Rick apagou o homem de forma violenta, ele caiu apagado no chão, recuei surpresa.
— Esvaziem a mochila dele. — Carl assentiu e verificou a mochila, fiquei preocupada, o homem não parecia ser mal, mas não podíamos baixar a guarda. Não depois de tudo que passamos.
— Nunca vi uma arma assim. — Carl segurava uma arma vermelha e pequena como uma pistola.
— É um sinalizador. — Rick respondeu pegando-o.
Aaron não estava sozinho, se tinha um sinalizador então havia mais pessoas por perto, ao menos o suficiente para ver o sinal. Nos dividimos em dois grupos para procurar pela área.
— Acha que o Aaron diz a verdade? — Perguntei, estava pensando muito nas palavras dele.
— Se esse lugar for seguro o bastante para termos uma vida lá, significa que poderíamos voltar ao que era antes. Eu acredito nele.
Era mesmo possível? Um lugar seguro, com outros adolescentes, adultos, crianças, uma cidade com pessoas vivas. Carl talvez tivesse razão, mas eu não aguentaria se fosse mais uma mentira. Rick não queria acreditar nele, e a parte mais difícil era convencê-lo, depois de tudo que passamos era compreensível. Mas, por que não iríamos?
— Rick, acho que... precisamos disso. — Sussurrei para ele, o resto do grupo estava dividido, mas ele iria me ouvir, sempre ouve.
— Você acha? Não posso colocar a vida de vocês em perigo novamente. — Disse preocupado, não se perdoaria se nos colocasse em outra situação de perigo novamente, afinal, éramos família agora.

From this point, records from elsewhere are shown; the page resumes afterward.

## config.mk

```make
export PLATFORM = sky130hd
export DESIGN_NAME = b8_cmd_issuer
export DESIGN_NICKNAME = d
export VERILOG_FILES = /design/src/rtl/b8_pkg.sv /design/src/rtl/b8_issue_fsm.sv /design/src/rtl/b8_rd_credit.sv /design/src/rtl/b8_rd_pack.sv /design/src/rtl/b8_cmd_issuer.sv
export SDC_FILE = /design/constraint.sdc
export NUM_CORES = 1
export LEC_CHECK = 0
export CAP_MARGIN = 20
export CELL_PAD_IN_SITES_DETAIL_PLACEMENT = 1
export CELL_PAD_IN_SITES_GLOBAL_PLACEMENT = 1
export CORE_AREA = 2 2 639 641
export CTS_CLUSTER_DIAMETER = 60
export DETAILED_ROUTE_END_ITERATION = 12
export DIE_AREA = 0 0 641 643
export GPL_TIMING_DRIVEN = 0
export PLACE_DENSITY = 0.38
export REMOVE_ABC_BUFFERS = 1
export SLEW_MARGIN = 25
export SYNTH_ARGS = -nofsm -noshare
export SYNTH_HDL_FRONTEND = slang
export SYNTH_SLANG_ARGS = --single-unit
```

## constraint.sdc

```tcl
create_clock -name clk -period 3.9 [get_ports clk]
set_clock_uncertainty 0.2 [all_clocks]
set_input_delay 0.975 -clock clk [delete_from_list [all_inputs] [get_ports clk]]
set_output_delay 0.975 -clock clk [all_outputs]
set_load 0.1 [all_outputs]
```

## src/rtl/b8_pkg.sv

```systemverilog
`timescale 1ns/1ps
package b8_pkg;

  typedef enum logic [1:0] {
    ST_IDLE = 2'd0,
    ST_WLO  = 2'd1,
    ST_WHI  = 2'd2,
    ST_RD   = 2'd3
  } iss_state_e;

  localparam logic [2:0] CMD_WR = 3'b000;
  localparam logic [2:0] CMD_RD = 3'b001;

  // A new read may go out only while outstanding reads leave room downstream.
  function automatic logic credit_ok(input int unsigned inflight,
                                     input int unsigned free_slots);
    return inflight < free_slots;
  endfunction

  function automatic int unsigned next_inflight(input int unsigned cur,
                                                input logic issued,
                                                input logic pushed);
    return cur + int'(issued) - int'(pushed);
  endfunction

endpackage

```

## src/rtl/b8_issue_fsm.sv

```systemverilog
`timescale 1ns/1ps
module b8_issue_fsm
  import b8_pkg::*;
#(
  parameter int AW = 28,
  parameter int HW = 256
) (
  input  logic            clk,
  input  logic            rst_n,
  input  logic            wq_empty,
  input  logic [AW-1:0]   wq_addr,
  input  logic [2*HW-1:0] wq_data,
  input  logic            ra_empty,
  input  logic [AW-1:0]   ra_addr,
  input  logic            rd_credit,
  input  logic            mc_rdy,
  output logic            wq_pop,
  output logic            ra_pop,
  output logic            mc_en,
  output logic [2:0]      mc_cmd,
  output logic [AW-1:0]   mc_addr,
  output logic            mc_wen,
  output logic            mc_wend,
  output logic [HW-1:0]   mc_wdata,
  output logic            rd_issue,
  output logic            seq_idle
);

  iss_state_e state_q, state_d;

  always_ff @(posedge clk) begin
    if (!rst_n) state_q <= ST_IDLE;
    else        state_q <= state_d;
  end

  always_comb begin
    wq_pop   = 1'b0;
    ra_pop   = 1'b0;
    mc_en    = 1'b0;
    mc_cmd   = CMD_WR;
    mc_addr  = '0;
    mc_wen   = 1'b0;
    mc_wend  = 1'b0;
    mc_wdata = '0;
    state_d  = state_q;
    unique case (state_q)
      ST_IDLE: begin
        if (!wq_empty)      state_d = ST_WLO;
        else if (!ra_empty) state_d = ST_RD;
      end
      ST_WLO: begin
        mc_wen   = 1'b1;
        mc_wdata = wq_data[HW-1:0];
        if (mc_rdy) state_d = ST_WHI;
      end
      ST_WHI: begin
        mc_wen   = 1'b1;
        mc_wend  = 1'b1;
        mc_wdata = wq_data[2*HW-1:HW];
        mc_en    = 1'b1;
        mc_cmd   = CMD_WR;
        mc_addr  = wq_addr;
        wq_pop   = mc_rdy;
        if (mc_rdy) state_d = ST_IDLE;
      end
      ST_RD: begin
        mc_en   = !ra_empty && rd_credit;
        mc_cmd  = CMD_RD;
        mc_addr = ra_addr;
        ra_pop  = mc_en && mc_rdy;
        if (ra_empty) state_d = ST_IDLE;
      end
      default: state_d = ST_IDLE;
    endcase
  end

  assign rd_issue = ra_pop;
  assign seq_idle = (state_q == ST_IDLE);

  AST_HOLD_ON_STALL: assert property (@(posedge clk) disable iff (!rst_n)
    mc_en && !mc_rdy |=> mc_en && $stable(mc_addr) && $stable(mc_cmd));

  AST_LO_STRETCH: assert property (@(posedge clk) disable iff (!rst_n)
    mc_wen && !mc_wend && !mc_rdy |=> mc_wen && !mc_wend && $stable(mc_wdata));

  AST_WR_AFTER_LO: assert property (@(posedge clk) disable iff (!rst_n)
    $rose(mc_en) && (mc_cmd == CMD_WR) |-> $past(mc_wen && !mc_wend && mc_rdy));

  AST_ONE_POP: assert property (@(posedge clk) disable iff (!rst_n)
    $onehot0({wq_pop, ra_pop}));

endmodule

```

## src/rtl/b8_rd_credit.sv

```systemverilog
`timescale 1ns/1ps
module b8_rd_credit
  import b8_pkg::*;
#(
  parameter int FW = 4
) (
  input  logic          clk,
  input  logic          rst_n,
  input  logic          issued,
  input  logic          pushed,
  output logic [FW-1:0] inflight
);

  logic [FW-1:0] cnt_q;

  always_ff @(posedge clk) begin
    if (!rst_n) cnt_q <= '0;
    else        cnt_q <= FW'(next_inflight(int'(cnt_q), issued, pushed));
  end

  assign inflight = cnt_q;

  AST_PUSH_HAS_OWNER: assert property (@(posedge clk) disable iff (!rst_n)
    pushed |-> (cnt_q != '0));

endmodule

```

## src/rtl/b8_rd_pack.sv

```systemverilog
`timescale 1ns/1ps
module b8_rd_pack #(
  parameter int HW = 256
) (
  input  logic            clk,
  input  logic            rst_n,
  input  logic            beat_valid,
  input  logic [HW-1:0]   beat_data,
  output logic            pkt_push,
  output logic [2*HW-1:0] pkt_data
);

  logic          second_q;
  logic [HW-1:0] low_q;

  always_ff @(posedge clk) begin
    if (!rst_n) begin
      second_q <= 1'b0;
      low_q    <= '0;
    end else if (beat_valid) begin
      second_q <= !second_q;
      if (!second_q) low_q <= beat_data;
    end
  end

  assign pkt_push = beat_valid && second_q;
  assign pkt_data = {beat_data, low_q};

  AST_PAIR_ALTERNATES: assert property (@(posedge clk) disable iff (!rst_n)
    pkt_push |=> !pkt_push);

endmodule

```

## src/rtl/b8_cmd_issuer.sv

```systemverilog
`timescale 1ns/1ps
module b8_cmd_issuer
  import b8_pkg::*;
#(
  parameter int AW = 28,
  parameter int HW = 256,
  parameter int FW = 4
) (
  input  logic            clk,
  input  logic            rst_n,
  input  logic            wq_empty,
  input  logic [AW-1:0]   wq_addr,
  input  logic [2*HW-1:0] wq_data,
  output logic            wq_pop,
  input  logic            ra_empty,
  input  logic [AW-1:0]   ra_addr,
  output logic            ra_pop,
  input  logic [FW-1:0]   rdq_free,
  output logic            rdq_push,
  output logic [2*HW-1:0] rdq_data,
  output logic [2:0]      mc_cmd,
  output logic [AW-1:0]   mc_addr,
  output logic            mc_en,
  input  logic            mc_rdy,
  output logic [HW-1:0]   mc_wdata,
  output logic            mc_wen,
  output logic            mc_wend,
  input  logic            mc_rvalid,
  input  logic [HW-1:0]   mc_rdata,
  output logic            done
);

  logic          rd_issue;
  logic          seq_idle;
  logic          rd_credit;
  logic [FW-1:0] inflight;

  assign rd_credit = credit_ok(int'(inflight), int'(rdq_free));

  b8_issue_fsm #(.AW(AW), .HW(HW)) u_fsm (
    .clk      (clk),
    .rst_n    (rst_n),
    .wq_empty (wq_empty),
    .wq_addr  (wq_addr),
    .wq_data  (wq_data),
    .ra_empty (ra_empty),
    .ra_addr  (ra_addr),
    .rd_credit(rd_credit),
    .mc_rdy   (mc_rdy),
    .wq_pop   (wq_pop),
    .ra_pop   (ra_pop),
    .mc_en    (mc_en),
    .mc_cmd   (mc_cmd),
    .mc_addr  (mc_addr),
    .mc_wen   (mc_wen),
    .mc_wend  (mc_wend),
    .mc_wdata (mc_wdata),
    .rd_issue (rd_issue),
    .seq_idle (seq_idle)
  );

  b8_rd_credit #(.FW(FW)) u_credit (
    .clk     (clk),
    .rst_n   (rst_n),
    .issued  (rd_issue),
    .pushed  (rdq_push),
    .inflight(inflight)
  );

  b8_rd_pack #(.HW(HW)) u_pack (
    .clk       (clk),
    .rst_n     (rst_n),
    .beat_valid(mc_rvalid),
    .beat_data (mc_rdata),
    .pkt_push  (rdq_push),
    .pkt_data  (rdq_data)
  );

  assign done = seq_idle && wq_empty && ra_empty && (inflight == '0);

  AST_NO_OVERFLOW: assert property (@(posedge clk) disable iff (!rst_n)
    mc_en && (mc_cmd == CMD_RD) |-> (inflight < rdq_free));

  AST_DONE_QUIET: assert property (@(posedge clk) disable iff (!rst_n)
    done |-> !mc_en && !mc_wen);

endmodule

```

==> flow_metrics.env, run 1 <==
export IMPL_async_reset_ff_share_pct=0
export IMPL_vias=22200
export IMPL_synth_most_common_cell="nand2_1"
export IMPL_holdBufCountCts=0
export IMPL_final_fill_count=47900
export IMPL_critPathLaunch="u_fsm.state_q[0]$_SDFFE_PN0P_"
export IMPL_insertion_delay_ns=0.65
export IMPL_numCtsBuffers=51
export IMPL_yosysSeqAreaShare_pct=32.0
export IMPL_dp_cells=8733
export IMPL_hp_class="reg -> reg"
export IMPL_cp_required_ns=2.72
export IMPL_path_clk_slew_ns=0.05
export IMPL_synthTopCellsByArea="dfxtp_1, buf_4, nand2_1"
export IMPL_synth_edff_count=0
export IMPL_ys_warn_count=0
export IMPL_path_class="reg -> out"
export IMPL_drc_errors=0
export IMPL_routed_wl_um=260000
export IMPL_status="finished, violations left"
export IMPL_rsz0062_at_grt="yes"
export IMPL_start_util_pct=4.07
export IMPL_grt_pass1_vias=22600
export IMPL_clock_path_buffers=3
export IMPL_total_power_mw=29.4
export IMPL_layout_min_cycle_time_ns=4.11
export IMPL_grt_pass1_wl_um=307000
export IMPL_cts_root_buf="clkbuf_16"
export IMPL_first_pass_iters=5
export IMPL_violations="setup timing"
export IMPL_cts_sinks=263
export IMPL_synth_top_area_share_pct=32.0
export IMPL_drt_iter0_drc=1180
export IMPL_rr_startpoint="u_fsm.state_q[0]$_SDFFE_PN0P_"
export IMPL_hold_violations=0
export IMPL_grt_antenna_before_repair=207
export IMPL_synth_seq_cells=263
export IMPL_antenna_left=0
export IMPL_finalCritPeriodShare_pct=105
export IMPL_slew_headroom_pct=26.5
export IMPL_fmax_mhz=243
export IMPL_num_rows=234
export IMPL_dpl_hpwl_um=220000
export IMPL_startpoint_type="flop"
export IMPL_io_buffers=1637
export IMPL_drv_slew=0
export IMPL_peakVddDrop_uv=334
export IMPL_die_area_um2=412000
export IMPL_drive_above_1_share_pct=23.4
export IMPL_fin_util_pct=10.4
export IMPL_routedWlPerCell_um=28.8
export IMPL_nets=4331
export IMPL_yosysUniqueCellTypes=30
export IMPL_coreArea_um2=405000
export IMPL_gp_congestion=0.911
export IMPL_h_tree_depth=2
export IMPL_synthFlopType="dfxtp_1"
export IMPL_grt_max_degree=104
export IMPL_io_pins=1640
export IMPL_finalNonFillerCells=9025
export IMPL_worst_path_max_fanout=7
export IMPL_die_y_um=643
export IMPL_powerDensity_nw_per_um2=698
export IMPL_p_leak_nw=14.5
export IMPL_min_from="u_pack.low_q[128]$_SDFFE_PN0P_"
export IMPL_cp_arrival_ns=2.94
export IMPL_worst_pin_slew_ns=1.10
export IMPL_viasPerCell=2.46
export IMPL_drv_cap=0
export IMPL_grt_usage_pct=11.9
export IMPL_die_x_um=641
export IMPL_end_kind="primary output"
export IMPL_yosysTopAreaCell="dfxtp_1"
export IMPL_syn_area_per_cell_um2=7.97
export IMPL_syn_inst=2068
export IMPL_finalSetupViolCount=84
export IMPL_yosys_top_cells_count="nand2_1, buf_4, dfxtp_1"
export IMPL_syn2layout_area_growth_pct=156
export IMPL_reg2reg_setup_slack_ns=0.72
export IMPL_layout_setup_ws_ns=-0.212
export IMPL_cts_tree="yes"
export IMPL_synthesis_area_um2=16500
export IMPL_grt_ovfl_total=0
-- registers in the layout (all words and copies together) (netlist names) --
signal / count
u_credit.inflight: 4
u_fsm.state_q: 2
u_pack.low_q: 256
u_pack.second_q: 1
-- layer usage --
| layer | vias to the layer above | GRT usage (%) | wire [um] |
|---|---|---|---|
| li1 | 9652 | - | - |
| met1 | 10800 | 10.5 | 79600 |
| met2 | 1212 | 24.5 | 148000 |
| met3 | 484 | 3.05 | 17600 |
| met4 | 48 | 5.45 | 13800 |
| met5 | - | 0 | 321 |
-- worst paths after layout --
kind,end,depth (start not counted)
max,mc_wdata[58],11
min,u_pack.low_q[128]$_SDFFE_PN0P_,2
max reg2reg,u_credit.inflight[2]$_SDFF_PN0_,13
min reg2reg,u_pack.low_q[128]$_SDFFE_PN0P_,2
-- kinds of logic (layout without fill, tap and decap cells) --
group                      count (synthesis)  count (layout)  share of synthesized area, %
muxes                                      1               1                        0.0683
AOI/OAI and AO/OA                        549             549                          25.8
other                                      1              76                        0.0228
xor gates and xnor gates                   2               2                         0.106
buffers and inverters                    448            1902                          18.8
adders and majority gates                 14              14                          1.11
DFF                                      263             263                          32.0
and+or+nand+nor                          790             790                          22.1
-- stage by stage --
stage | instance area (um^2) | hold slack (ns) | TNS [ns] | setup WS [ns]
after floorplan | 13400 | 0.273 | -2962.00 | -5.95
after CTS | 40900 | 0.254 | -38.25 | -0.322
after detailed placement | 36800 | 0.246 | -176.18 | -1.52
after global routing | 42100 | 0.268 | -16.02 | -0.258
after global placement | 36600 | 0.242 | -6982.53 | -20.04
final | 42100 | 0.251 | -5.50 | -0.212
-- power by group --
part | internal, mW | switching (mW)
Clock | 2.87 | 1.88
Combinational | 6.80 | 14.9
Sequential | 2.87 | 0.105
Total | 12.5 | 16.8
-- repair_timing --
action	in CTS	in global routing
resized for setup	1239	565
hold endpoints to repair	0	0
setup buffers	43	43
setup endpoints to repair	348	311
pin swaps	16	50
cloned	34	10
-- critical path: stages, from the launching register on --
cell,delay (ns)
dfxtp_4,0.37
inv_4,0.05
ha_4,0.19
buf_16,0.15
buf_16,0.15
buf_16,0.16
buf_16,0.16
buf_8,0.14
buf_4,0.14
a22oi_2,0.41
nor2b_1,0.11
buf_6,0.21
-- layout by cell type, fill, tap and decap left out, drive strengths merged --
| master | count |
|---|---|
| xor2 | 2 |
| nand2b | 5 |
| clkdlybuf4s18 | 9 |
| mux2 | 1 |
| nand3 | 3 |
| clkinvlp | 6 |
| clkdlybuf4s50 | 1200 |
| o21ai | 3 |
| nor2b | 257 |
| dlymetal6s2s | 61 |
| clkbuf | 131 |
| or2 | 1 |
| nand2 | 515 |
| ha | 13 |
| nor2 | 2 |
| bufinv | 5 |
| inv | 25 |
| buf | 430 |
| a21boi | 257 |
| a211oi | 1 |
| o211ai | 1 |
| fa | 1 |
| bufbuf | 10 |
| dlygate4sd2 | 2 |
| a21oi | 2 |
| a21o | 1 |
| conb | 2 |
| dfxtp | 263 |
| clkdlybuf4s15 | 15 |
| clkinv | 8 |
| a22o | 28 |
| nor4b | 1 |
| a22oi | 256 |
| and2 | 6 |
| diode | 74 |
-- cell type report --
type / instances / area (um^2) / share of cell area [%]
tap: 5428 / 6790 / 16.1
clock inverter: 33 / 409 / 0.972
inverter: 11 / 46.3 / 0.110
timing repair buffer: 1798 / 19100 / 45.5
sequential: 263 / 5270 / 12.5
multi-input combinational: 1358 / 8900 / 21.1
clock buffer: 60 / 1360 / 3.23
antenna: 74 / 185 / 0.440
No activity file was read; power rests on OpenSTA's default activity.
==> run 2: changes to the inputs <==
--- a/config.mk
+++ b/config.mk
@@ -14,7 +14,6 @@
 export DIE_AREA = 0 0 641 643
 export GPL_TIMING_DRIVEN = 0
 export PLACE_DENSITY = 0.38
-export REMOVE_ABC_BUFFERS = 1
 export SLEW_MARGIN = 25
 export SYNTH_ARGS = -nofsm -noshare
 export SYNTH_HDL_FRONTEND = slang
==> run 2 against run 1 <==
- global-route usage up 1.6 points
- power down 4.4%
- sequential share of layout area down 0.31 points
- largest power group unchanged
- maximum frequency up 5.8%
- highest routed layer unchanged
- first-iteration DRC count down 9.7%
- the run now ends clean
- largest cell class unchanged
- worst setup slack better by 0.23 ns
==> flow_metrics.env, run 2 (synthesized netlist as in run 1, its figures left out) <==
export IMPL_grt_usage_pct=13.5
export IMPL_final_common_cell="clkdlybuf4s50_1"
export IMPL_drv_cap=0
export IMPL_routedWlPerCell_um=31.0
export IMPL_total_power_mw=28.1
export IMPL_cts_root_buf="clkbuf_16"
export IMPL_powerDensity_nw_per_um2=651
export IMPL_routed_wl_um=288000
export IMPL_grt_ovfl_total=0
export IMPL_finalSetupViolCount=0
export IMPL_nets=4609
export IMPL_hold_violations=0
export IMPL_syn2layout_area_growth_pct=162
export IMPL_hp_class="reg -> reg"
export IMPL_finalNonFillerCells=9303
export IMPL_gp_congestion=0.998
export IMPL_dp_cells=9134
export IMPL_peakVddDrop_uv=409
export IMPL_regMostFlops="u_pack.low_q"
export IMPL_fmax_mhz=257
export IMPL_numCtsBuffers=41
export IMPL_drc_errors=0
export IMPL_grt_max_degree=12
export IMPL_cts_sinks=263
export IMPL_io_pins=1640
export IMPL_grt_antenna_before_repair=222
export IMPL_start_util_pct=4.07
export IMPL_worst_pin_slew_ns=1.13
export IMPL_drt_iter0_drc=1066
export IMPL_worst_path_max_fanout=3
export IMPL_startpoint_type="input pin"
export IMPL_die_x_um=641
export IMPL_io_buffers=1636
export IMPL_slew_headroom_pct=24.6
export IMPL_post_place_ws_ns=-1.96
export IMPL_die_y_um=643
export IMPL_status="finished clean"
export IMPL_drv_slew=0
export IMPL_grt_pass1_vias=24300
export IMPL_viasPerCell=2.52
export IMPL_drive_above_1_share_pct=33.2
export IMPL_final_fill_count=48000
export IMPL_finalCritPeriodShare_pct=99.6
export IMPL_largest_reg_flops=256
export IMPL_layout_common_cells="clkdlybuf4s50_1, nand2_1, buf_4, dfxtp_1, a21boi_1"
export IMPL_cp_arrival_ns=2.71
export IMPL_antenna_left=0
export IMPL_layout_min_cycle_time_ns=3.89
export IMPL_layout_setup_ws_ns=0.0148
export IMPL_end_kind="primary output"
export IMPL_place_area_um2=40400
export IMPL_insertion_delay_ns=0.65
export IMPL_p_leak_nw=15.6
export IMPL_path_clk_slew_ns=0.06
export IMPL_num_rows=234
export IMPL_cts_tree="yes"
export IMPL_reg2reg_setup_slack_ns=0.62
export IMPL_grt_pass1_wl_um=343000
export IMPL_design_area_um2=43200
export IMPL_path_class="in -> out"
export IMPL_h_tree_depth=2
export IMPL_first_pass_iters=5
export IMPL_clock_path_buffers=3
export IMPL_die_area_um2=412000
export IMPL_vias=23400
export IMPL_cp_required_ns=2.72
export IMPL_dpl_hpwl_um=265000
export IMPL_coreArea_um2=405000
export IMPL_holdBufCountCts=0
[run 2: per-layer routing]
layer	vias up	routed length, um	global-route usage (%)
met5	-	448	0
met4	70	12000	4.28
met3	454	24400	4.79
met2	1245	159000	26.8
met1	11400	92100	12.5
li1	10200	-	-
[run 2: what timing repair did]
item / in CTS / in global routing
pin swaps: 17 / 5
resized for setup: 2002 / 54
endpoints found under the setup margin: 448 / 97
gates cloned: 5 / 0
setup buffers: 8 / 0
[run 2: critical path, stage by stage]
cell and delay [ns]:
clkdlybuf4s50_1 0.70, buf_4 0.17, dlygate4sd2_1 0.85
[run 2: final timing paths]
kind                                                      from                         endpoint  cells after the start
worst min register to register  u_pack.low_q[181]$_SDFFE_PN0P_   u_pack.low_q[181]$_SDFFE_PN0P_                      2
worst max register to register   u_fsm.state_q[0]$_SDFFE_PN0P_  u_credit.inflight[2]$_SDFF_PN0_                     11
worst min-delay path            u_pack.low_q[181]$_SDFFE_PN0P_   u_pack.low_q[181]$_SDFFE_PN0P_                      2
worst max-delay path                              mc_rdata[90]                    rdq_data[346]                      3
[run 2: report_power, final]
part | switching (mW) | leakage (nW) | internal, mW
clock | 1.61 | 0.679 | 2.33
combinational | 14.9 | 12.7 | 6.25
sequential | 0.123 | 2.16 | 2.87
total | 16.7 | 15.6 | 11.4
[run 2: final cells by class]
cell class	count	area [um^2]	area share, %
multi-input combinational	1358	10100	23.4
clock buffer	52	1160	2.69
tap	5428	6790	15.7
buffer	437	3480	8.06
antenna	84	210	0.487
sequential	263	5270	12.2
inverter	11	43.8	0.101
timing repair buffer	1649	15900	36.8
clock inverter	21	249	0.577
[run 2: through the flow]
step                utilization [%]  hold slack [ns]    TNS, ns
global route                   10.6            0.268  -0.000216
CTS                            10.6            0.252     -0.272
detailed placement             9.97            0.244    -390.91
floorplan                         -            0.273      -4.82
finish                         10.7            0.251          0
global placement               10.2            0.241    -514.28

— Olha onde estamos, quase morremos de sede e fome na estrada, estamos em quantidade, muitos aqui sabem se defender. — Tentei convencê-lo, estava funcionando.
— Está certo, a gente vai. Onde fica?
— Levo vocês até lá.
— Como assim? — Carol perguntou por cima.

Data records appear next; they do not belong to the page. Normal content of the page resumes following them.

### config.mk
export PLATFORM = sky130hd
export DESIGN_NAME = irq_flag_ctrl
export DESIGN_NICKNAME = d
export VERILOG_FILES = /design/src/rtl/irq_flag_ctrl_pkg.sv /design/src/rtl/irq_fall_detect.sv /design/src/rtl/irq_flag_group.sv /design/src/rtl/irq_flag_ctrl.sv
export SDC_FILE = /design/constraint.sdc
export NUM_CORES = 1
export LEC_CHECK = 0
export ABC_AREA = 1
export BUFFER_PORTS_ARGS = -buffer_cell sky130_fd_sc_hd__buf_4
export CORE_UTILIZATION = 25
export DETAILED_ROUTE_END_ITERATION = 12
export SLEW_MARGIN = 30
export SYNTH_ARGS = -nofsm -noshare
export SYNTH_HDL_FRONTEND = slang
export SYNTH_SLANG_ARGS = --single-unit
### constraint.sdc
create_clock -name clk -period 1.1 [get_ports clk]
set_input_delay 0.165 -clock clk [delete_from_list [all_inputs] [get_ports clk]]
set_output_delay 0.165 -clock clk [all_outputs]
set_load 0.005 [all_outputs]
### src/rtl/irq_flag_ctrl_pkg.sv
package irq_flag_ctrl_pkg;
  localparam int REG_W    = 8;
  localparam int ADDR_W   = 3;
  localparam int GRP_BIT  = 2;
  localparam logic [REG_W-1:0] FN_MASK  = 8'h0F;
  localparam logic [REG_W-1:0] BUS_MASK = 8'hCF;

  typedef enum logic [1:0] {
    OFS_FLAG = 2'd0,
    OFS_CLR  = 2'd1,
    OFS_EN   = 2'd2,
    OFS_NONE = 2'd3
  } reg_ofs_e;

  // New flag value: set has priority over clear, invalid bits forced low
  function automatic logic [REG_W-1:0] flag_next(input logic [REG_W-1:0] cur,
                                                 input logic [REG_W-1:0] set,
                                                 input logic [REG_W-1:0] clr,
                                                 input logic [REG_W-1:0] mask);
    return ((cur & ~clr) | set) & mask;
  endfunction

  function automatic logic [REG_W-1:0] wr_strobe(input logic wr, input logic hit,
                                                 input logic [REG_W-1:0] d);
    return (wr && hit) ? d : '0;
  endfunction

  function automatic logic any_pending(input logic [REG_W-1:0] flags,
                                       input logic [REG_W-1:0] en);
    return |(flags & en);
  endfunction
endpackage

### src/rtl/irq_fall_detect.sv
module irq_fall_detect #(
  parameter int STAGES = 2
) (
  input  logic clk,
  input  logic rst_n,
  input  logic pin,
  output logic fall
);
  localparam int LAST = STAGES - 1;

  logic [STAGES-1:0] sync_q;
  logic              prev_q;

  generate
    if (STAGES == 1) begin : g_one
      always_ff @(posedge clk) begin
        if (!rst_n) sync_q <= '1;
        else        sync_q <= pin;
      end
    end else begin : g_chain
      always_ff @(posedge clk) begin
        if (!rst_n) sync_q <= '1;
        else        sync_q <= {sync_q[STAGES-2:0], pin};
      end
    end
  endgenerate

  always_ff @(posedge clk) begin
    if (!rst_n) prev_q <= 1'b1;
    else        prev_q <= sync_q[LAST];
  end

  assign fall = prev_q & ~sync_q[LAST];
endmodule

— Agora eu que estou com medo de vocês, não posso simplesmente dar a localização da minha comunidade para desconhecidos. Preciso de uma garantia de que vou chegar vivo.
— Comam e descansem, vamos ao anoitecer. — Rick concordou, ele tinha um bom ponto. Talvez também tivesse família e amigos com quem se preocupa, era a mesma situação que a nossa.